U.S. Sees Iran’s Nuclear Program as Too Advanced to Restore Key Goal of 2015 Pact
Laurence Norman | Wall Street Journal
The Biden administration expects a restored nuclear deal would leave Iran capable of amassing enough nuclear fuel for a bomb in significantly less than a year, a shorter time frame than the one that underpinned the 2015 agreement, U.S. officials familiar with the matter said. Administration officials concluded late last year that Iran’s nuclear program had advanced too far to re-create the roughly 12-month so-called breakout period of the 2015 pact, the U.S. officials said. Despite the change, the U.S. is pushing ahead with talks. A revised deal needs to be reached soon, the officials said, to leave the U.S. and its allies with enough time to respond to an Iranian nuclear buildup.
U.S. Dangles Offer to Russia on Missile Checks at Key NATO Bases
Albaerto Nardelli, Henry Meyer, and Jennifer Jacobs | Bloomberg
The Biden administration has informed the Kremlin it is willing to discuss giving Russia a way to verify there aren’t offensive Tomahawk cruise missiles stationed at sensitive NATO missile-defense bases in Romania and Poland, according to people familiar with the matter. The U.S. proposal is aimed at allaying Moscow’s concerns the launchers could be used to target Russia. One person added any agreement would only happen after discussion with allies, especially Poland and Romania, and would need to be reciprocated with a number of Russian bases housing ground-launched weapons.

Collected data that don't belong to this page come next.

File: src/rtl/hazard_scoreboard_ctrl_if.sv
// Signal bundle between the ID/EX pipeline stages and the hazard scoreboard controller.
// The pipeline side is the master; the controller is the slave.
interface hazard_scoreboard_ctrl_if #(
    parameter int unsigned PERF_W = 16
);
    logic              id_valid;
    logic [6:0]        opcode_id;
    logic [6:0]        id_funct7;
    logic [4:0]        id_rs1;
    logic [4:0]        id_rs2;
    logic              ex_valid;
    logic              ex_reg_write;
    logic [4:0]        ex_rd;
    logic              ex_load_inst;
    logic              ex_md_inst;
    logic              modify_pc_ex;
    logic              pc_en;
    logic              if_id_en;
    logic              if_id_flush;
    logic              id_ex_flush;
    logic              md_busy;
    logic [PERF_W-1:0] stall_cycles;

    modport master (
        output id_valid, opcode_id, id_funct7, id_rs1, id_rs2,
               ex_valid, ex_reg_write, ex_rd, ex_load_inst, ex_md_inst, modify_pc_ex,
        input  pc_en, if_id_en, if_id_flush, id_ex_flush, md_busy, stall_cycles
    );

    modport slave (
        input  id_valid, opcode_id, id_funct7, id_rs1, id_rs2,
               ex_valid, ex_reg_write, ex_rd, ex_load_inst, ex_md_inst, modify_pc_ex,
        output pc_en, if_id_en, if_id_flush, id_ex_flush, md_busy, stall_cycles
    );
endinterface

File: src/rtl/hazard_scoreboard_ctrl.sv
// ID-stage hazard controller: per-register countdown scoreboard for loads and mul/div results,
// structural mul/div occupancy, redirect/stall steering and a saturating stall counter.
module hazard_scoreboard_ctrl #(
    parameter int unsigned LOAD_LAT = 2,
    parameter int unsigned MD_LAT   = 4,
    parameter bit          FLUSH_IF = 1'b1,
    parameter int unsigned PERF_W   = 16
) (
    input logic                     clk,
    input logic                     rst_n,
    hazard_scoreboard_ctrl_if.slave bus
);
    localparam int unsigned CNT_W = 4;

    localparam logic [6:0] OPC_R      = 7'b0110011;
    localparam logic [6:0] OPC_I      = 7'b0010011;
    localparam logic [6:0] OPC_LOAD   = 7'b0000011;
    localparam logic [6:0] OPC_STORE  = 7'b0100011;
    localparam logic [6:0] OPC_BRANCH = 7'b1100011;
    localparam logic [6:0] OPC_JALR   = 7'b1100111;
    localparam logic [6:0] F7_MULDIV  = 7'b0000001;

    localparam logic [CNT_W-1:0] LOAD_INIT = CNT_W'(LOAD_LAT - 1);
    localparam logic [CNT_W-1:0] MD_INIT   = CNT_W'(MD_LAT - 1);
    localparam logic [CNT_W-1:0] CNT_ONE   = CNT_W'(1);

    // Entry r counts cycles until x[r] is forwardable; x0 has no entry.
    logic [31:1][CNT_W-1:0] cnt;
    logic [CNT_W-1:0]       md_cnt;
    logic [PERF_W-1:0]      stall_q;

    logic        rs1_used;
    logic        rs2_used;
    logic        id_md;
    logic        ex_live;
    logic [31:0] busy_vec;
    logic        pend_rs1;
    logic        pend_rs2;
    logic        md_block;
    logic        hazard;
    logic        stall_inc;

    logic pc_en;
    logic if_id_en;
    logic if_id_flush;
    logic id_ex_flush;

    // Source-operand usage by instruction format; unknown opcodes read nothing.
    always_comb begin
        // NOTE: every always_comb output gets a default first so no path can infer a latch.
        rs1_used = 1'b0;
        rs2_used = 1'b0;
        case (bus.opcode_id)
            OPC_R, OPC_STORE, OPC_BRANCH: begin
                rs1_used = 1'b1;
                rs2_used = 1'b1;
            end
            OPC_I, OPC_LOAD, OPC_JALR: rs1_used = 1'b1;
            default: ;
        endcase
    end

    assign id_md   = (bus.opcode_id == OPC_R) && (bus.id_funct7 == F7_MULDIV);
    assign ex_live = bus.ex_valid && bus.ex_reg_write
                  && (bus.ex_load_inst || bus.ex_md_inst) && (bus.ex_rd != 5'd0);

    always_comb begin
        busy_vec[0] = 1'b0;
        for (int r = 1; r < 32; r++) begin
            busy_vec[r] = (cnt[r] != '0);
        end
    end

    // The EX compare covers the cycle in which the producer has not yet loaded its counter.
    assign pend_rs1 = (bus.id_rs1 != 5'd0)
                   && (busy_vec[bus.id_rs1] || (ex_live && (bus.ex_rd == bus.id_rs1)));
    assign pend_rs2 = (bus.id_rs2 != 5'd0)
                   && (busy_vec[bus.id_rs2] || (ex_live && (bus.ex_rd == bus.id_rs2)));
    assign md_block = id_md && ((md_cnt != '0) || (bus.ex_valid && bus.ex_md_inst));

    assign hazard    = bus.id_valid && ((rs1_used && pend_rs1) || (rs2_used && pend_rs2) || md_block);
    assign stall_inc = hazard && !bus.modify_pc_ex;

    // Redirect beats stall: the ID instruction is on the wrong path anyway.
    always_comb begin
        pc_en       = 1'b1;
        if_id_en    = 1'b1;
        if_id_flush = 1'b0;
        id_ex_flush = 1'b0;
        if (!rst_n) begin
            pc_en = 1'b1;
        end else if (bus.modify_pc_ex) begin
            if_id_flush = FLUSH_IF;
            id_ex_flush = 1'b1;
        end else if (hazard) begin
            pc_en       = 1'b0;
            if_id_en    = 1'b0;
            id_ex_flush = 1'b1;
        end
    end

    // NOTE: the scoreboard is a flop array, not a RAM, so it takes the async reset; a reset must discard every pending entry.
    always_ff @(posedge clk or negedge rst_n) begin
        if (!rst_n) begin
            cnt <= '0;
        end else begin
            for (int r = 1; r < 32; r++) begin
                // NOTE: sequential state uses <= so every entry sees the pre-edge values of its neighbours.
                if (ex_live && (bus.ex_rd == 5'(r))) begin
                    cnt[r] <= bus.ex_load_inst ? LOAD_INIT : MD_INIT;
                end else if (cnt[r] != '0) begin
                    cnt[r] <= cnt[r] - CNT_ONE;
                end
            end
        end
    end

    // Occupancy is tracked for every mul/div, including those writing x0.
    always_ff @(posedge clk or negedge rst_n) begin
        if (!rst_n) begin
            md_cnt <= '0;
        end else if (bus.ex_valid && bus.ex_md_inst) begin
            md_cnt <= MD_INIT;
        end else if (md_cnt != '0) begin
            md_cnt <= md_cnt - CNT_ONE;
        end
    end

    always_ff @(posedge clk or negedge rst_n) begin
        if (!rst_n) begin
            stall_q <= '0;
        end else if (stall_inc && (stall_q != '1)) begin
            stall_q <= stall_q + PERF_W'(1);
        end
    end

    assign bus.pc_en        = pc_en;
    assign bus.if_id_en     = if_id_en;
    assign bus.if_id_flush  = if_id_flush;
    assign bus.id_ex_flush  = id_ex_flush;
    assign bus.md_busy      = (md_cnt != '0);
    assign bus.stall_cycles = stall_q;
endmodule

File: src/flat_wrapper.sv
// flat-port wrapper written by rule: the top's interface ports become plain ports
module hazard_scoreboard_ctrl_flat 
#(
    parameter int unsigned LOAD_LAT = 2,
    parameter int unsigned MD_LAT   = 4,
    parameter bit          FLUSH_IF = 1'b1,
    parameter int unsigned PERF_W   = 16
)
  (clk, rst_n, bus_id_valid, bus_opcode_id, bus_id_funct7, bus_id_rs1, bus_id_rs2, bus_ex_valid, bus_ex_reg_write, bus_ex_rd, bus_ex_load_inst, bus_ex_md_inst, bus_modify_pc_ex, bus_pc_en, bus_if_id_en, bus_if_id_flush, bus_id_ex_flush, bus_md_busy, bus_stall_cycles);
  hazard_scoreboard_ctrl_if #(.PERF_W(PERF_W)) bus_i ();
  input logic clk;
  input logic rst_n;
  input wire logic [$bits(bus_i.id_valid)-1:0] bus_id_valid;
  input wire logic [$bits(bus_i.opcode_id)-1:0] bus_opcode_id;
  input wire logic [$bits(bus_i.id_funct7)-1:0] bus_id_funct7;
  input wire logic [$bits(bus_i.id_rs1)-1:0] bus_id_rs1;
  input wire logic [$bits(bus_i.id_rs2)-1:0] bus_id_rs2;
  input wire logic [$bits(bus_i.ex_valid)-1:0] bus_ex_valid;
  input wire logic [$bits(bus_i.ex_reg_write)-1:0] bus_ex_reg_write;
  input wire logic [$bits(bus_i.ex_rd)-1:0] bus_ex_rd;
  input wire logic [$bits(bus_i.ex_load_inst)-1:0] bus_ex_load_inst;
  input wire logic [$bits(bus_i.ex_md_inst)-1:0] bus_ex_md_inst;
  input wire logic [$bits(bus_i.modify_pc_ex)-1:0] bus_modify_pc_ex;
  output wire logic [$bits(bus_i.pc_en)-1:0] bus_pc_en;
  output wire logic [$bits(bus_i.if_id_en)-1:0] bus_if_id_en;
  output wire logic [$bits(bus_i.if_id_flush)-1:0] bus_if_id_flush;
  output wire logic [$bits(bus_i.id_ex_flush)-1:0] bus_id_ex_flush;
  output wire logic [$bits(bus_i.md_busy)-1:0] bus_md_busy;
  output wire logic [$bits(bus_i.stall_cycles)-1:0] bus_stall_cycles;
  assign bus_i.id_valid = bus_id_valid;
  assign bus_i.opcode_id = bus_opcode_id;
  assign bus_i.id_funct7 = bus_id_funct7;
  assign bus_i.id_rs1 = bus_id_rs1;
  assign bus_i.id_rs2 = bus_id_rs2;
  assign bus_i.ex_valid = bus_ex_valid;
  assign bus_i.ex_reg_write = bus_ex_reg_write;
  assign bus_i.ex_rd = bus_ex_rd;
  assign bus_i.ex_load_inst = bus_ex_load_inst;
  assign bus_i.ex_md_inst = bus_ex_md_inst;
  assign bus_i.modify_pc_ex = bus_modify_pc_ex;
  assign bus_pc_en = bus_i.pc_en;
  assign bus_if_id_en = bus_i.if_id_en;
  assign bus_if_id_flush = bus_i.if_id_flush;
  assign bus_id_ex_flush = bus_i.id_ex_flush;
  assign bus_md_busy = bus_i.md_busy;
  assign bus_stall_cycles = bus_i.stall_cycles;
  hazard_scoreboard_ctrl #(.LOAD_LAT(LOAD_LAT), .MD_LAT(MD_LAT), .FLUSH_IF(FLUSH_IF), .PERF_W(PERF_W)) u_core (.clk(clk), .rst_n(rst_n), .bus(bus_i));
endmodule
File: config.mk
export PLATFORM = sky130hd
export DESIGN_NAME = hazard_scoreboard_ctrl_flat
export DESIGN_NICKNAME = d
export VERILOG_FILES = /design/src/rtl/hazard_scoreboard_ctrl_if.sv /design/src/rtl/hazard_scoreboard_ctrl.sv /design/src/flat_wrapper.sv
export SDC_FILE = /design/constraint.sdc
export NUM_CORES = 1
export LEC_CHECK = 0
export ABC_AREA = 1
export BUFFER_PORTS_ARGS = -buffer_cell sky130_fd_sc_hd__buf_2
export CAP_MARGIN = 20
export CORE_ASPECT_RATIO = 1.4
export CORE_UTILIZATION = 35
export CTS_CLUSTER_DIAMETER = 40
export DETAILED_ROUTE_END_ITERATION = 10
export MAX_ROUTING_LAYER = met4
export SYNTH_ARGS = -nofsm -noshare
export SYNTH_HDL_FRONTEND = slang
export SYNTH_SLANG_ARGS = --single-unit
File: constraint.sdc
create_clock -name clk -period 5.6 [get_ports clk]
set_input_delay 0.28 -clock clk [delete_from_list [all_inputs] [get_ports clk]]
set_output_delay 0.28 -clock clk [all_outputs]
set_load 0.03 [all_outputs]
# Word level (Yosys, flattened, before mapping)
# Index checks and enable logic that the tools add are counted.
# Widths: inputs -> output; s select.
dict set report totals {
  output_inout_bits 21
  in_bits 37
  regBits 144
}
dict set report classes {
  muxes 79
  magnitude_cmp 2
  addsub 33
  n_eq_ne 41
  reduce_logical 122
}
# op count
set op_table {}
lappend op_table {{$mux 4} 64}
lappend op_table {{$reduce_bool 4->1} 32}
lappend op_table {{$sub 4x1->4 const B} 32}
lappend op_table {{$eq 5x5->1 const B} 16}
lappend op_table {{$reduce_bool 2->1} 32}
lappend op_table {{$logic_and 1x1->1} 46}
lappend op_table {{$eq 5x4->1 const B} 8}
lappend op_table {{$eq 5x3->1 const B} 4}
lappend op_table {{$add 16x1->16 const B} 1}
lappend op_table {{$ne 16x16->1 const B} 1}
lappend op_table {{$reduce_bool 5->1} 3}
lappend op_table {{$eq 7x6->1 const B} 2}
lappend op_table {{$eq 7x7->1 const B} 2}
lappend op_table {{$lt 5x6->1 const B} 2}
lappend op_table {{$mux 1} 12}
lappend op_table {{$bmux 1 s5} 2}
lappend op_table {{$eq 5x2->1 const B} 2}
lappend op_table {{$eq 5x5->1} 2}
lappend op_table {{$eq 7x1->1 const B} 1}
lappend op_table {{$eq 7x2->1 const B} 1}
lappend op_table {{$eq 7x5->1 const B} 1}
lappend op_table {{$logic_or 1x1->1} 6}
lappend op_table {{$reduce_or 6->1} 1}
lappend op_table {{$eq 5x1->1 const B} 1}
lappend op_table {{other kinds (3)} 3}

# Longest topological paths before layout
# Gate-level depths: netlist of the first run.
dict set report logic_depth {
  word_depth 13
  mapped_depth 18
  ltp_nobuf 17
}

# Least setup slack after synthesis of the first run
# Ideal clock, no wire load.
dict set report synth_timing {
  kind {register -> output}
  start {register u_core.cnt[48] (netlist bit)}
  end {output bus_pc_en}
  path_buffers 1
  slack_ps 3313
  t_arrival_ps 2007
  path_stages_with_launch 16
  path_cell_list {dfrtp_1 inv_1 ha_1 inv_1 nor2_1 nand2_1 nand2_1 nand3_1 nand3_1 nand3_1 nand3_1 nand3_1 nand2_1 nand3_4 nand4_1 buf_4}
}
dict set report synth_via {
  elab_chain_cells 12
  word_cells_on_any_way 17
  cone_classes {7 x mux; 10 x reduce/logical}
}
# item line_no
set synth_lines {}
lappend synth_lines {{start, declared} hazard_scoreboard_ctrl.sv:28} ;# logic [31:1][CNT_W-1:0] cnt;
lappend synth_lines {{start signal, assigned by index} hazard_scoreboard_ctrl.sv:110} ;# cnt[r] <= bus.ex_load_inst ? LOAD_INIT : MD_INIT;
lappend synth_lines {{start signal, assigned by index} hazard_scoreboard_ctrl.sv:112} ;# cnt[r] <= cnt[r] - CNT_ONE;
lappend synth_lines {{$reduce_bool 4->1 *} hazard_scoreboard_ctrl.sv:70} ;# busy_vec[r] = (cnt[r] != '0);
lappend synth_lines {{$bmux 1 s5 (on tied branches)} {hazard_scoreboard_ctrl.sv:76, hazard_scoreboard_ctrl.sv:78}}
lappend synth_lines {{$mux 1 (on tied branches)} {hazard_scoreboard_ctrl.sv:76, hazard_scoreboard_ctrl.sv:78}}
lappend synth_lines {{$logic_or 1x1->1 (on tied branches)} {hazard_scoreboard_ctrl.sv:76, hazard_scoreboard_ctrl.sv:78}}
lappend synth_lines {{$logic_and 1x1->1 (on tied branches)} {hazard_scoreboard_ctrl.sv:76, hazard_scoreboard_ctrl.sv:78}}
lappend synth_lines {{$logic_and 1x1->1} hazard_scoreboard_ctrl.sv:81} ;# assign hazard = bus.id_valid && ((rs1_used && pend_rs1) || (rs2_used && pend_rs2) || md_block);
lappend synth_lines {{$logic_or 1x1->1 * (2 in series)} hazard_scoreboard_ctrl.sv:81}
lappend synth_lines {{$logic_and 1x1->1 *} hazard_scoreboard_ctrl.sv:81}
lappend synth_lines {{$mux 1 * (3 in series)} n/a}
lappend synth_lines {{end, declared} flat_wrapper.sv:24} ;# output wire logic [$bits(bus_i.pc_en)-1:0] bus_pc_en;
# Every way passes the cells marked *; elsewhere a longest branch is shown, timed or not. The select of a mux whose other input is x is not followed.

# Worst setup path after layout of the first run
dict set report layout_timing {
  start {register u_core.cnt[48] (netlist bit)}
  end {output bus_if_id_en}
}
dict set report layout_via {
  elab_chain_cells 12
  word_cells_on_any_way 17
  cone_classes {7 x mux; 10 x reduce/logical}
}
# item line_no
set layout_lines {}
lappend layout_lines {{$reduce_bool 4->1 *} hazard_scoreboard_ctrl.sv:70}
lappend layout_lines {{$bmux 1 s5 (on tied branches)} {hazard_scoreboard_ctrl.sv:76, hazard_scoreboard_ctrl.sv:78}}
lappend layout_lines {{$mux 1 (on tied branches)} {hazard_scoreboard_ctrl.sv:76, hazard_scoreboard_ctrl.sv:78}}
lappend layout_lines {{$logic_or 1x1->1 (on tied branches)} {hazard_scoreboard_ctrl.sv:76, hazard_scoreboard_ctrl.sv:78}}
lappend layout_lines {{$logic_and 1x1->1 (on tied branches)} {hazard_scoreboard_ctrl.sv:76, hazard_scoreboard_ctrl.sv:78}}
lappend layout_lines {{$logic_and 1x1->1} hazard_scoreboard_ctrl.sv:81}
lappend layout_lines {{$logic_or 1x1->1 * (2 in series)} hazard_scoreboard_ctrl.sv:81}
lappend layout_lines {{$logic_and 1x1->1 *} hazard_scoreboard_ctrl.sv:81}
lappend layout_lines {{$mux 1 *} hazard_scoreboard_ctrl.sv:95} ;# end else if (hazard) begin
lappend layout_lines {{$mux 1 *} hazard_scoreboard_ctrl.sv:92} ;# end else if (bus.modify_pc_ex) begin
lappend layout_lines {{$mux 1 *} hazard_scoreboard_ctrl.sv:90} ;# if (!rst_n) begin
lappend layout_lines {{end, declared} flat_wrapper.sv:25} ;# output wire logic [$bits(bus_i.if_id_en)-1:0] bus_if_id_en;
# Marked as above.

==> impl_results.md, run 1 <==
- Status: complete, no violations
- DRT iter0 DRCs: 423
- Met2 routed WL: 10.42 mm
- Met3 wire len: 828 um
- # rows: 68
- H-tree depth: 4
- Worst Hold Class: in -> reg
- Ys Warns: 0
- Setup violations, final: 0
- Gr ovfl total: 0
- Share of the synthesized area in the top cell type: 41.34%
- Worst skew pair latency: 0.44 ns
- Share of layout cells above drive strength 1: 8.989%
- Distinct cells, synth: 34
- Vias/cell: 4.957
- Core region area: 24590 sq um
- Post-Syn Area: 8716 sq um
- Fillers: 2511
- Critical path's largest stage delay: 0.40 ns
- Synthesized instance count: 1173
- WP data arrival: 2.64 ns
- Worst vdd ir: 0.0002184 V
- Clock buffer depth: 2
- Crit path required time: 5.32 ns
- Synth top area cells: dfrtp_1, nand2_1, inv_1
- Final WL: 21.29 mm
- Part of the Yosys area used for sequential elements: 41.34%
- Total die area: 25550 sq um
- R2R depth: 16
- Static leakage: 0.004812 uW
- Yosys reg bits: 144
- Inserted Clock Buffers: 17
- Net Count, Synth: 1244
- Crit-path cells: inv_1 -> ha_1 -> inv_1 -> nor2_1 -> nand2_1 -> nand2_1 -> nand3_1 -> nand3_1 -> nand3_1 -> nand3_1 -> nand3_1 -> nand2_1 -> nand3_4 -> nand4_1 -> buf_2
- CTS Root Cell: clkbuf_16
- Slew Viols, Final: 0
- Final Net Count: 1305
- Post-synth EDFFs: 0
- Vias in the first global route: 7768
- DR vias: 7752
- Cell area after layout: 9955 sq um
- Most area-hungry cell type in the Yosys netlist: dfrtp_1
- Initial Util: 35.45%
- Placed Instance Area: 9283 sq um
- Worst slew margin: 39.99%
- Mean post-synth cell area: 7.430 sq um
- CP max-delay cell: dfrtp_1
- DRC: 0
- Post-synthesis async set-or-reset flop share: 100.0%
- Critical path class: reg -> out
- CP max FO: 7
- Max frequency: 0.3425 GHz
- DR top layer: met4
- Initial antenna violation count: 3
- CP dominant cell by count: nand3_1
- TritonCTS sink count: 144
- Storage element area: 3603 sq um
- Largest net degree at the start of global routing: 54
- Hold_ws: 0.1691 ns
- Setup_tns: 0 ns
- Final Cycle Share: 52.14%
- First-pass GRT wire length: 36.31 mm
- CP Launch Type: register
- Number of I/O port buffers: 57
- RSZ-0062 raised after global routing: no
- Crit end category: output pin
- Hold Path Origin: bus_ex_load_inst
- Met1 WL: 9.304 mm
- Clk slew on worst S/H paths: 0.06 ns
- MaxCap Viol Count: 0
- Post-layout util: 40.48%
- Area Growth Syn to Fin: 14.21%
- Final hold violation count: 0
- Post-DRT Antenna Nets: 0
- Drt pass-1 iters: 5
- Power, Total: 5210 uW
- Postcts setup bufs: 0
- TritonCTS clock tree: yes
- Min-Delay Endpoint: u_core.cnt[77]
- Tmin final: 2.920 ns
- Synth Flop Type: dfrtp_1
- Overall Global Routing Usage: 18.68%
- Pwr Density: 523.4 nW/um^2
- # IOs: 58
- WL/cell: 13.61 um
- Final RePlAce weighted congestion: 0.9784
- DPL Wire Length: 15.92 mm
- Clock skew: 0.01005 ns
- R2R Setup Slk: 3.06 ns
- Die Wd: 135.4 um
- Least-Margin Pin Slew: 0.8991 ns
- Count leader, synth: nand2_1
- Synth cell count leaders: nand2_1, inv_1, dfrtp_1, nor2_1, o21ai_0
- Worst reg2reg endpoint: u_core.bus.stall_cycles[12]
- R2R Path Start: u_core.cnt[48]
- Die Y-Extent: 188.7 um
- Area of the multi-input gates: 4277 sq um
- Hold Path Stages: 2
registers in the layout, summed over array words and instances (netlist names):
signal	count
u_core.bus.stall_cycles	16
u_core.md_cnt	4
u_core.cnt	124
worst max-delay path: cells and delay by family (launching register included):
kind / cells / cell delay, ns
buffers and inverters: 3 / 0.32
AND/OR/NAND/NOR: 11 / 1.36
adder cells (fa/ha/maj): 1 / 0.13
flip-flops: 1 / 0.40
report_power, final:
part	switching, uW	leakage, uW	internal, uW
Clock	459	0.000298	755
Sequential	324	0.00175	1550
Combinational	1210	0.00276	919
layout by cell type, fill, tap and decap left out, types with 3 or more instances in the layout:
cell type,instances
buf_2,56
nor3_1,62
or2_2,13
xnor2_1,30
o21ai_0,109
dfrtp_1,144
o221ai_1,3
nor2_1,125
nand2_1,241
bufinv_16,4
ha_1,34
nand3_1,103
inv_2,4
diode_2,3
a211oi_1,12
clkbuf_16,17
xor2_1,30
inv_1,181
clkinvlp_4,3
a21oi_1,34
clkinv_4,3
nand4_1,11
routing by layer:
layer  vias to the layer above  track usage, %
met4                         0           8.729
met5                         -               -
li1                       3907               -
met2                       164           31.16
met1                      3628           21.27
met3                        53           3.766
worst max path at each step:
stage / startpoint / to / slack, ns / depth (start not counted)
5_1_grt: u_core.cnt[48] / bus_if_id_en / 2.42 / 15
4_1_cts: u_core.cnt[80] / bus_if_id_en / 2.61 / 15
6_report: u_core.cnt[48] / bus_if_id_en / 2.68 / 15
2_1_floorplan: u_core.cnt[48] / bus_pc_en / 3.31 / 15
3_3_place_gp: bus_id_rs2[0] / u_core.bus.stall_cycles[14] / 2.93 / 14
3_5_place_dp: bus_ex_load_inst / u_core.cnt[37] / 2.94 / 10
metrics by stage:
stage / instances / setup WS (ns)
floorplan: 1173 / 3.313
global placement: 1528 / 2.926
detailed placement: 1528 / 2.937
CTS: 1560 / 2.613
global route: 1564 / 2.424
finish: 1564 / 2.680
kinds of logic after synthesis:
| logic type | Yosys count | share of synthesized area, % |
|---|---|---|
| buffers and inverters | 206 | 9.589 |
| and+or+nand+nor | 561 | 27.72 |
| adders and majority gates | 34 | 4.881 |
| AOI/OAI and AO/OA | 168 | 10.44 |
| DFF | 144 | 41.34 |
| xor gates and xnor gates | 60 | 6.029 |
area by class of cell:
| class | instances | area share [%] |
|---|---|---|
| Antenna cell | 3 | 0.07541 |
| Clock buffer | 18 | 4.412 |
| Clock inverter | 13 | 1.885 |
| Inverter | 187 | 7.051 |
| Multi-Input combinational cell | 823 | 42.96 |
| Sequential cell | 144 | 36.20 |
| Tap cell | 315 | 3.959 |
| Timing Repair Buffer | 61 | 3.457 |
repair_timing:
action                                 in CTS  in global routing
resized for setup                           0                  0
hold buffers                                1                  0
endpoints found under the hold margin      41                  0
Power figures use the tool's default switching activity.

US Asks UN to Meet on North Korea Missile That Can Reach US
Edith M. Lederer | Associated Press
The United States called for the U.N. Security Council to meet Thursday on North Korea’s most recent test of an intermediate-range ballistic missile capable of reaching Guam, its most significant launch in years that could target American territory. U.N. Secretary-General Antonio Guterres condemned Sunday’s launch, saying it broke the North’s announced moratorium on such launches and clearly violated Security Council resolutions, U.N. deputy spokesman Farhan Haq said. The U.N. chief urged North Korea “to desist from taking any further counter-productive actions,” expressing “great concern” that Pyongyang again “disregarded any consideration for international flight or maritime safety,” Haq said Tuesday. Guterres also called for all parties to seek a peaceful diplomatic solution.
Private Pentagon Report Shows Hurdles to Hypersonic Weapons
Anthony Capaccio | Bloomberg
The Pentagon doesn’t have enough wide-open spaces on its missile test ranges to thoroughly evaluate new hypersonic weapons for the U.S., according to the military’s testing office. It also lacks key capabilities to adequately test the threat from incoming versions that adversaries including China and Russia are developing. The hypersonics evaluation, contained in the non-public version of the Pentagon test office’s annual report obtained by Bloomberg News, is a reality check on the Defense Department’s plans to boost spending and speed development of the new weapons that can travel five times the speed of sound and maneuver in flight like a cruise missile.
Rival Presidential Candidates Clash Over THAAD
Joo Kyung-don | Yonhap News Agency
The U.S. THAAD missile defense system has emerged as a hot topic in South Korea’s presidential race, with the main opposition candidate pitching an additional THAAD battery deployment as a campaign pledge and his ruling party rival accusing him of using national security for political gains. The Terminal High Altitude Area Defense system, or THAAD, was first deployed in South Korea in 2017 to deter North Korea’s nuclear and missile provocations. Its base, operated by the U.S. Forces Korea (USFK), is in Seongju County, North Gyeongsang Province. The issue came to the fore after Yoon Suk-yeol of the main opposition People Power Party (PPP) posted a one-line campaign pledge, “Additional THAAD deployment,” on his Facebook page on Sunday after a series of missile launches from North Korea in recent weeks.
Budget Uncertainty ‘Throttles’ MDA’s Development of a Hypersonic Missile Interceptor
Megan Eckstein | Defense News
The Missile Defense Agency’s plan to field an interceptor against incoming hypersonic weapons has hit a funding snag, the agency’s director said Wednesday. MDA in November selected three companies to design a Glide Phase Interceptor that would hit enemy hypersonic missiles during the glide phase, or the flat path they take while en route to their targets. MDA awarded Lockheed Martin, Northrop Grumman and Raytheon Missiles and Defense other transactional agreements for an “accelerated concept design” phase of the program, Defense News reported at the time.